Ditto with respect to newly minted Labour Minister Kellie Leitch's Simcoe Grey riding association, which reported just over $65,000 in "other" expenses without providing any details.
"Any riding with a miscellaneous number that's that large, that's more than the total bank accounts of a great many ridings," Goodale noted.
'Any riding with a miscellaneous number that's that large, that's more than the total bank accounts of a great many ridings'
He was responding to an analysis by The Canadian Press of 2012 financial reports filed recently by federal parties' riding associations with Elections Canada.
With some late reports still straggling in, the analysis found Conservative associations are by far the wealthiest, sitting on combined surpluses of just over $18 million. Liberal associations reported combined assets of $6.3 million and the NDP's assets totalled $2.3 million.
In all, riding associations for all federal parties ended the year with combined war chests worth nearly $30 million, with little obligation to account publicly for how the money is spent.

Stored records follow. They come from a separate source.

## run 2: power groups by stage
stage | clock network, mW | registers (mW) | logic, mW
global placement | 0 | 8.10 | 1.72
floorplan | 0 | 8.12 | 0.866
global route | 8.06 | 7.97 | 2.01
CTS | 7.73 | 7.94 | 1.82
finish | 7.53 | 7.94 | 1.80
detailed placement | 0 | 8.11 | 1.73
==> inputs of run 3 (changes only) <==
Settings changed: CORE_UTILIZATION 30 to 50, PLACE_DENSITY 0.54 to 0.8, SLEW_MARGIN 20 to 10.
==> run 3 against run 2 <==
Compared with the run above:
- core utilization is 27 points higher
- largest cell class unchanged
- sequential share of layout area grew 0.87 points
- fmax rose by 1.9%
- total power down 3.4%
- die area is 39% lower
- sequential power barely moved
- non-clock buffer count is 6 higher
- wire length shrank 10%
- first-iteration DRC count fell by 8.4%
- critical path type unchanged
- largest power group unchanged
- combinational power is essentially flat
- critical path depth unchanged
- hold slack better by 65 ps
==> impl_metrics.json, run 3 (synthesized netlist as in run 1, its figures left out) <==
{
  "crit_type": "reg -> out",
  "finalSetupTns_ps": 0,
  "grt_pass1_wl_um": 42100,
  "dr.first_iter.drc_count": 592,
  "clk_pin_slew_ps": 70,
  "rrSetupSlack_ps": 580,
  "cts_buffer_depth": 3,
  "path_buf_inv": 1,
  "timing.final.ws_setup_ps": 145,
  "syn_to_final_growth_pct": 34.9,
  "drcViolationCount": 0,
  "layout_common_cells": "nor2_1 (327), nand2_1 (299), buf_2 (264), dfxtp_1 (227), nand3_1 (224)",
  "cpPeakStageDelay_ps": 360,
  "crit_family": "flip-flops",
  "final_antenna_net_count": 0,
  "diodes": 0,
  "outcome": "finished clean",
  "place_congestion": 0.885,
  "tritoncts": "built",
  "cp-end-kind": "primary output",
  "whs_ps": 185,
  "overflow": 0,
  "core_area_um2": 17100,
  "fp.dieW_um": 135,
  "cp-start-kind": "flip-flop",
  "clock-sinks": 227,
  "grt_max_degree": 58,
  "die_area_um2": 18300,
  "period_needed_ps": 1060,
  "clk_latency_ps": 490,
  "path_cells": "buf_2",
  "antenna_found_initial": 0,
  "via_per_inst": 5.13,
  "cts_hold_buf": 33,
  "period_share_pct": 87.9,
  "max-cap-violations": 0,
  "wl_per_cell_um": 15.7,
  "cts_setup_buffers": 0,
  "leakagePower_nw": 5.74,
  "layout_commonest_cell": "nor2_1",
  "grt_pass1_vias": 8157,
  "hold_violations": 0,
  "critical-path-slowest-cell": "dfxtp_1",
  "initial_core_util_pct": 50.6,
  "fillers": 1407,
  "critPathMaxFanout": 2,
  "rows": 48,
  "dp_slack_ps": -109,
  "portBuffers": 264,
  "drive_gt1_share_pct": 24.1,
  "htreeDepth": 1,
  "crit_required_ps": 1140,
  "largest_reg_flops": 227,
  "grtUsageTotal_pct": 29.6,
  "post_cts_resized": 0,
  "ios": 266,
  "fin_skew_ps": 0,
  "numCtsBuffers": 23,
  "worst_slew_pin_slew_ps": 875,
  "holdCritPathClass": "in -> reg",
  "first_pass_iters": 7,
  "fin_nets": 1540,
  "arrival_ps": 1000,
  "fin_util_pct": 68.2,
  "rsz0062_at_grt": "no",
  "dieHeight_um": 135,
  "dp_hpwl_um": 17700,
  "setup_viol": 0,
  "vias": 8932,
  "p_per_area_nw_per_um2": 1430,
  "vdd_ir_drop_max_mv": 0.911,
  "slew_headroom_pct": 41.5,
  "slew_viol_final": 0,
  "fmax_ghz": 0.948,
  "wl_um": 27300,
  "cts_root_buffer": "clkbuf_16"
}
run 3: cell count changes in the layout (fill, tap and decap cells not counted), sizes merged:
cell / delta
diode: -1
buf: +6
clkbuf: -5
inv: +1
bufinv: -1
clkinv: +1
--- src/sv/lstra_pkg.sv ---
// shared types and constants for the lazy segment tree range add / range sum core
package lstra_pkg;

  localparam int unsigned MaxLeavesDef = 1024;
  localparam int unsigned CfgW         = 11;
  localparam logic [CfgW-1:0] LeafCountRst = 11'd1024;

  typedef enum logic {
    REQ_ADD = 1'b0,
    REQ_SUM = 1'b1
  } req_type_e;

  typedef struct packed {
    logic               req_type;
    logic [9:0]         lo;
    logic [9:0]         hi;
    logic signed [31:0] delta;
    logic               bad;
  } req_t;

  typedef enum logic [3:0] {
    ST_CLR,
    ST_IDLE,
    ST_ENTER,
    ST_COV,
    ST_PD1,
    ST_PD2,
    ST_PD3,
    ST_DL,
    ST_DR,
    ST_FIN,
    ST_CMB1,
    ST_CMB2,
    ST_RET,
    ST_DONE
  } st_e;

endpackage

--- src/sv/lstra_front.sv ---
// request intake: range check and two-entry request queue
module lstra_front #(
  parameter int unsigned CW = 11
) (
  input  logic                 clk_i,
  input  logic                 rst_ni,
  input  logic                 in_valid_i,
  output logic                 in_stall_o,
  input  logic                 req_type_i,
  input  logic [9:0]           lo_i,
  input  logic [9:0]           hi_i,
  input  logic signed [31:0]   delta_i,
  input  logic [CW-1:0]        n_i,
  output logic                 q_valid_o,
  input  logic                 q_pop_i,
  output lstra_pkg::req_t      q_data_o
);
  import lstra_pkg::*;

  req_t       fifo_q [2];
  logic       wr_ptr_q, rd_ptr_q;
  logic [1:0] cnt_q;
  logic       push, pop, bad;

  assign in_stall_o = (cnt_q == 2'd2);
  assign push       = in_valid_i && !in_stall_o;
  assign pop        = q_pop_i && (cnt_q != 2'd0);
  assign bad        = (lo_i > hi_i) || (CW'(hi_i) >= n_i);
  assign q_valid_o  = (cnt_q != 2'd0);
  assign q_data_o   = fifo_q[rd_ptr_q];

  always_ff @(posedge clk_i or negedge rst_ni) begin
    if (!rst_ni) begin
      wr_ptr_q <= 1'b0;
      rd_ptr_q <= 1'b0;
      cnt_q    <= 2'd0;
    end else begin
      if (push) wr_ptr_q <= ~wr_ptr_q;
      if (pop) rd_ptr_q <= ~rd_ptr_q;
      if (push && !pop) cnt_q <= cnt_q + 2'd1;
      else if (pop && !push) cnt_q <= cnt_q - 2'd1;
    end
  end

  always_ff @(posedge clk_i) begin
    if (push) begin
      fifo_q[wr_ptr_q] <= '{req_type: req_type_i, lo: lo_i, hi: hi_i,
                            delta: delta_i, bad: bad};
    end
  end

endmodule

--- config.mk ---
export PLATFORM = sky130hd
export DESIGN_NAME = lstra_front
export DESIGN_NICKNAME = d
export VERILOG_FILES = /design/src/sv/lstra_pkg.sv /design/src/sv/lstra_front.sv
export SDC_FILE = /design/constraint.sdc
export NUM_CORES = 1
export LEC_CHECK = 0
export BUFFER_PORTS_ARGS = -buffer_cell sky130_fd_sc_hd__buf_2
export CELL_PAD_IN_SITES_DETAIL_PLACEMENT = 1
export CELL_PAD_IN_SITES_GLOBAL_PLACEMENT = 2
export CORE_ASPECT_RATIO = 0.6
export CORE_MARGIN = 2
export CORE_UTILIZATION = 35
export CTS_BUF_LIST = sky130_fd_sc_hd__clkbuf_2
export DETAILED_ROUTE_END_ITERATION = 12
export PLACE_DENSITY_LB_ADDON = 0.1
export SYNTH_ARGS = -nofsm -noshare
export SYNTH_HDL_FRONTEND = slang
export SYNTH_SLANG_ARGS = --single-unit
export TNS_END_PERCENT = 100
--- constraint.sdc ---
create_clock -name clk_i -period 4.83 [get_ports clk_i]
set_clock_uncertainty 0.05 [all_clocks]
set_input_delay 0.966 -clock clk_i [delete_from_list [all_inputs] [get_ports clk_i]]
set_output_delay 0.966 -clock clk_i [all_outputs]
set_load 0.005 [all_outputs]
# Word level (Yosys, flattened, before mapping)
# Memory sizes are Yosys's and may differ from the RTL's.
# Cells that the tools add are included.
# word_totals
in_bits	68
ramBits	108
register_bits	4
rom_bits	0
memories	1
latchBits	0
# classes
shifts	0
mux	4
n_eq_ne	1
n_reduce_logical	10
n_addsub	2
n_div	0
mul	0
bitwise	2
magnitude_cmp	2
# memory_table
name	depth	width	rd	rd_clocked_by_memory_dff	wr	line_no	text
fifo_q	2	54	1	0	1	lstra_front.sv:20	req_t fifo_q [2];
# ops
op	n
10-bit by 11-bit greater-or-equal comparator with 1-bit output	1
10-bit > comparator	1
1-bit logical AND	4
2-bit two-way mux	2
2-bit nonzero test	2
1-bit logical NOT	3
2-bit by 1-bit adder with 2-bit output, second input constant	1
2-bit equality test, second input constant	1
1-bit two-way mux	2
1-bit NOT	2
2-bit by 1-bit subtractor with 2-bit output, second input constant	1
1-bit logical OR	1

# Depth between registers and ports, before layout
# Gate-level depths: netlist (run 1).
# logic_depth
word_depth	7
depth_mapped	7
ltp_nobuf	7

# Worst setup path after synthesis (run 1)
# Ideal clock, no wire load.
# synth_path
path_type	input -> register
from	in in_valid_i
to	mem fifo_q[0][0] (netlist name) (enable)
cell_stages	2
arrival_ps	3318
setup_ps	466
slack_ps	996
required_ps	4314
cell_sequence	nand2_1 > nor2_1
# synth_between
elab_chain_cells	3
# synth_lines
item	line_no	text
start, declared	lstra_front.sv:7	input logic in_valid_i,
1-bit logical AND	lstra_front.sv:26	assign push = in_valid_i && !in_stall_o;
1-bit two-way mux	lstra_front.sv:46	if (push) begin
1-bit two-way mux (not written as such)	lstra_front.sv:47	fifo_q[wr_ptr_q] <= '{req_type: req_type_i, lo: lo_i, hi: hi_i,
end, declared	lstra_front.sv:20	
# Every way passes these cells.

==> impl_metrics.ini, run 1 <==
[run_status]
status = complete, no violations

[clock_network]
cts_setup_buffers = 0
cts.sink_count = 112
ctsHoldBuffers = 1
cts_buffers = 9
clock_latency_ns = 0.60
cts_tree = done
path_clk_slew_ns = 0.32
cts_resized = 0
cts_buffer_depth = 2
cts_htree_levels = 3
clock-root-buffer = clkbuf_2

[synthesis]
synthTopCellsByCount = edfxtp_1, mux2_2, inv_1, ha_1, nand2_1
avgSynthCellArea_um2 = 17.8
ys_ff_latch = 112
yosysUniqueCellTypes = 29
synth_fp_nets = 348
async_flop_share = 0.0357
synthCells = 259
yosysMostFrequentCell = edfxtp_1
yosysSeqAreaShare = 0.726
yosysTopAreaCellShare = 0.704
yosysTopAreaCell = edfxtp_1
yosys_warnings = 0
synth_edf_count = 108
synth_area_um2 = 4610
ys_top_cells_by_area = edfxtp_1, mux2_2, ha_1
synth_top_flop_cell = edfxtp_1

[detailed_routing]
wl_um = 9720
drtAntennaViolNets = 0
vias = 2545
drt_iter0_markers = 99
first_pass_iters = 4
drc = 0
vias_per_cell = 4.49
routedWlPerCell_um = 17.1

[global_route]
grt_pass1_vias = 2614
grt_pass1_wl_um = 14900
antenna_found_initial = 2
grt_start_max_net_pins = 40
grt_use_total = 0.142
grt-ovfl-total = 0

[floorplan]
die_w_um = 152
row_count = 32
ios = 124
initial_core_util = 0.358
core_area_um2 = 12900
die_height_um = 92.9
dieArea_um2 = 14100

[critical_path]
path_class = flop to output pin
r2r_slack_ns = 2.59
crit_fanout = 33
critPathLaunch = rd_ptr_q
critPathBufInv = 2
end_kind = output pin
r2r_end = fifo_q[0][20]
max_stage_delay_ns = 0.98
start_kind = flop
path_delay_family = flip-flops
path_cells = buf_4, mux2_2, buf_2
cp.arrival_ns = 2.58
cp.required_ns = 3.81
crit_slowest_cell = dfrtp_2
ff2ff_path_depth = 4
reg2reg_from = cnt_q[0]

[placement]
portBuffers = 123
place_ws_ns = 1.90
dp_hpwl_um = 7060
gp_congestion = 0.730

[power]
switching_share = 0.317
pwr-share-clk = 0.154
power.density_nw_per_um2 = 483
ir_worst_vdd_uv = 144
p_comb_frac = 0.308
p_seq_frac = 0.538
leakage_nw = 2.22
intPower_mw = 1.83
p_sw_mw = 0.850

[timing]
hold_viol = 0
finalSetupTns_ns = 0
fmax_mhz = 278
setup_viol = 0
slew_violations = 0
tightest_slew_ns = 0.959
min_period_ns = 3.59
finalCritPeriodShare = 0.744
max_slew_margin = 0.361
rsz0062_at_grt = no
fin_ws_ns = 1.24

[run]
drv_cap = 0

[cells_and_area]
syn_to_final_growth_pct = 20.5
final_util = 0.432
fin_nets = 480
drive_gt1_frac = 0.497

[min_path]
min_to = fifo_q[1][12]
whs_path_depth = 1
min_from = delta_i[11]
worst_hold_path_type = primary input to flop
-- per-stage QoR --
| stage | area (um2) | power [mW] | cells | hold slack [ns] |
|---|---|---|---|---|
| global placement | 5420 | 2.31 | 549 | 0.441 |
| finish | 5550 | 2.68 | 567 | 0.469 |
| CTS | 5550 | 2.74 | 566 | 0.386 |
| floorplan | 4610 | 1.95 | 259 | 0.406 |
| detailed placement | 5420 | 2.32 | 549 | 0.459 |
| global route | 5550 | 2.86 | 566 | 0.351 |
-- layout by cell type, fill, tap and decap left out, types with 2 or more instances in the layout --
master / synthesis / routed
mux2_1: 6 / 6
buf_2: 1 / 123
nand2b_1: 2 / 2
edfxtp_1: 108 / 108
nand4_1: 2 / 2
mux2_2: 48 / 48
nand2_1: 7 / 7
ha_1: 21 / 21
buf_4: 5 / 3
inv_1: 24 / 24
dfrtp_1: 4 / 3
xnor2_1: 3 / 3
inv_6: 0 / 3
o21ai_0: 3 / 3
a21oi_1: 6 / 6
xor2_1: 2 / 2
clkbuf_2: 0 / 9
nor2_1: 4 / 3
-- area by class of cell --
type / count / area, um2
antenna: 1 / 2.50
clock buffer: 9 / 45.0
clock inverter: 7 / 70.1
fill: 1325 / 7300
inverter: 24 / 90.1
multi-input combinational: 117 / 1140
sequential: 112 / 3340
tap: 170 / 213
timing repair buffer: 127 / 648
-- cell families (layout without fill, tap and decap cells) --
group / after synthesis / after routing / synth area share
fa+ha+maj: 21 / 21 / 0.0570
buf+inv: 30 / 167 / 0.0288
compound gates: 16 / 16 / 0.0239
flops: 112 / 112 / 0.726
xor+xnor: 5 / 5 / 0.00951
mux: 54 / 54 / 0.132
other cells: 0 / 1 / 0
simple gates: 21 / 21 / 0.0228
-- flip-flops by register name, summed over array words and instances, names as in the netlist --
signal    count
cnt_q         2
fifo_q      108
rd_ptr_q      1
wr_ptr_q      1
-- how the worst max path moves through the flow --
stage	end	slack, ns	cells after the start
floorplan	fifo_q[0][0]	1.0	2
global placement	q_data_o[16]	1.90	3
detailed placement	q_data_o[53]	1.90	3
CTS	q_data_o[53]	1.12	3
global route	q_data_o[15]	0.99	3
finish	q_data_o[35]	1.24	3
-- power groups by stage --
stage               registers [mW]  clock network (mW)  logic, mW
floorplan                     1.40                   0      0.545
global placement              1.47                   0      0.836
detailed placement            1.48                   0      0.844
CTS                           1.45               0.434      0.853
global route                  1.48               0.466      0.915
finish                        1.45               0.413      0.826
-- per-layer routing --
| layer | track usage | routed length [um] | up-vias |
|---|---|---|---|
| li1 | - | - | 1236 |
| met1 | 0.202 | 4890 | 1218 |
| met2 | 0.200 | 4070 | 77 |
| met3 | 0.0547 | 645 | 12 |
| met4 | 0.0421 | 102 | 2 |
| met5 | 0 | 10 | - |
Power figures use the tool's default switching activity.
==> inputs of run 2 (changes only) <==
- CORE_UTILIZATION: 35 -> 34
- clock period: 4.83 -> 3.1 ns (I/O delays scaled with it)
==> impl_metrics.ini, run 2 (synthesis results as in run 1) <==
[global_route]
grt_pass1_vias = 2746
grt_pass1_wl_um = 14800
grt-ovfl-total = 0
grt_start_max_net_pins = 55
antenna_found_initial = 1
grt_use_total = 0.139

[cells_and_area]
final_cell_mix = buf_2, edfxtp_1, mux2_2
fin_cells = 568
drive_gt1_frac = 0.499
fin_nets = 481
reg_top3 = fifo_q: 108 flops, cnt_q: 2 flops
largest_register_ffs = 108
layout_commonest_cell = buf_2
largest_register = fifo_q
syn_to_final_growth_pct = 21.1

[floorplan]
ios = 124
row_count = 32
initial_core_util = 0.354
dieArea_um2 = 14500
core_area_um2 = 13000
die_height_um = 94.2
die_w_um = 154

[timing]
tightest_slew_ns = 0.422
hold_viol = 0
min_period_ns = 2.62
max_slew_margin = 0.718
finalSetupTns_ns = 0
finalCritPeriodShare = 0.844
fin_ws_ns = 0.483
fmax_mhz = 382
slew_violations = 0
setup_viol = 0
rsz0062_at_grt = no

[min_path]
worst_hold_path_type = primary input to flop

[power]
ir_worst_vdd_uv = 327
leakage_nw = 2.23
p_total_mw = 4.19
power.density_nw_per_um2 = 751

[placement]
portBuffers = 123
place_ws_ns = 0.767
gp_congestion = 0.681
dp_hpwl_um = 6610
dpl.cell_count = 550

[clock_network]
clock-root-buffer = clkbuf_2
cts_buffers = 9
cts_setup_buffers = 0
cts_buffer_depth = 2
cts_tree = done
cts_htree_levels = 3
ctsHoldBuffers = 1
cts_resized = 0
path_clk_slew_ns = 0.31
cts.sink_count = 112
clock_latency_ns = 0.59

[run]
drv_cap = 0

[detailed_routing]
first_pass_iters = 4
routedWlPerCell_um = 16.9
vias_per_cell = 4.56
drt_iter0_markers = 111
wl_um = 9590
drc = 0
drtAntennaViolNets = 0
vias = 2589

[critical_path]
critPathBufInv = 2
start_kind = flop
path_delay_family = buffers and inverters
crit_fanout = 29
end_kind = output pin
path_class = flop to output pin
cp.required_ns = 2.43
path_cells = buf_4, mux2_2, buf_2
cp.arrival_ns = 1.95
crit_slowest_cell = dfrtp_2
max_stage_delay_ns = 0.43

[run_status]
status = complete, no violations
==> run 2: through the flow <==
step	utilization	cell area (um2)	hold slack, ns
2_1_floorplan	-	4610	0.274
3_3_place_gp	0.419	5460	0.384
3_5_place_dp	0.419	5460	0.387
4_1_cts	0.428	5580	0.0448
5_1_grt	0.428	5580	0.0204
6_report	0.429	5580	0.134
==> run 2: per-layer routing <==
layer  vias to the layer above  GRT usage  routed length [um]
met5                         -          0                  15
met4                         2     0.0394                  77
met3                        12     0.0503                 649
met2                        76      0.208                4230
met1                      1261      0.190                4620
li1                       1238          -                   -
==> run 2: final timing paths <==
check,from,endpoint,slack (ns),cells past startpoint
min in group asynchronous,rst_ni,wr_ptr_q,0.25,2
worst max register to register,cnt_q[0],cnt_q[1],1.48,7
worst min-delay path,delta_i[2],fifo_q[0][3],0.13,1
worst max-delay path,rd_ptr_q,q_data_o[29],0.48,3
max in group asynchronous,rst_ni,rd_ptr_q,2.62,2
worst min register to register,cnt_q[1],cnt_q[1],0.46,1
==> run 2: area by class of cell <==
type	instances	area [um2]
multi-input combinational	117	1140
timing repair buffer	128	681
sequential	112	3340
inverter	24	90.1
clock buffer	9	45.0
antenna	1	2.50
tap	170	213
fill	1329	7430
clock inverter	7	63.8
==> run 2: power by group <==
| part | leakage (nW) | internal (mW) | switching, mW | total (mW) |
|---|---|---|---|---|
| clock | 0.0660 | 0.123 | 0.503 | 0.627 |
| sequential | 1.05 | 2.06 | 0.0808 | 2.15 |
| combinational | 1.11 | 0.688 | 0.730 | 1.42 |
| total | 2.23 | 2.88 | 1.31 | 4.19 |
==> run 2: worst reg2reg max path, delay by kind of cell, from the launching register on <==
kind	cells	cell delay (ns)
xor gates and xnor gates	2	0.29
DFF	1	0.49
buffers and inverters	1	0.07
adders and majority gates	1	0.20
and+or+nand+nor	3	0.48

Since 2004, associations that wish to issue tax receipts for donations must register with Elections Canada and file annual financial reports, which include the names of donors and the amounts they contribute, as well as summaries of how much money was spent.
They report tens of thousands of dollars spent on things such as "professional services," "office expenses," "fundraising activities," "polling and research" or just "other" -- with no detailed explanations. They do not supply receipts to Elections Canada, which thus has no way to verify whether the money was spent to stage a community-outreach event or pay for the local MP's wardrobe, new car or family vacations.
The Liberal party supplied contact information for some of its bigger-spending riding associations, which offered relatively detailed explanations of how they spent the money.
But The Canadian Press did not receive any response to repeated requests for explanations from some of the biggest-spending Conservative associations, including Flaherty's and Leitch's.
"This cloak of secrecy just stokes suspicion," said Goodale, adding that it "smells of a coverup."
"Riding associations should be prepared to answer legitimate questions from the public about what that (spending) was for."
NDP national director Nathan Rotman couldn't imagine how a riding association could rack up a $70,000 travel and hospitality tab or $65,000 in other expenses.
"In my time working in riding associations and being field director here, I would have a hard time figuring out how to spend that much money ... It certainly makes you wonder what they're doing with that amount of money," he said.
Pierre Poilievre, the newly appointed minister of state for democratic reform, said he's open to proposals for increasing transparency.
"We're prepared to look at all ideas on how to improve the system," he said Friday after a ceremony to honour a Korean War veteran in his Ottawa riding.
"I'll be meeting with members of all parties and others who have ideas on improving transparency and democracy and hopefully come up with some good proposals."
Poilievre, whose Nepean-Carleton Conservative association is the eleventh wealthiest in the country, with net assets of $202,181, could not say what accounted for the $10,000 it reported in "other" expenses last year. "I'll have to go and check. I don't have that filing in front of me right now."
Liberal Leader Justin Trudeau has made transparency a hallmark of his leadership. During last spring's Liberal leadership contest, he voluntarily disclosed all his sources of income, including his inheritance from his late father, former prime minister Pierre Trudeau, and more than $1 million in public-speaking fees, some of it earned after being elected as an MP in 2008.
He's promised that all Liberal MPs will begin voluntarily posting their expenses online this fall.
Goodale said the Liberals also "want to play a strong role in leading the way" on transparency when it comes to riding associations and political parties, which similarly aren't required to provide receipts to Elections Canada to account for the money they spend.
He suggested the law could be amended to require a greater level of detail in annual financial reports and the provision of receipts.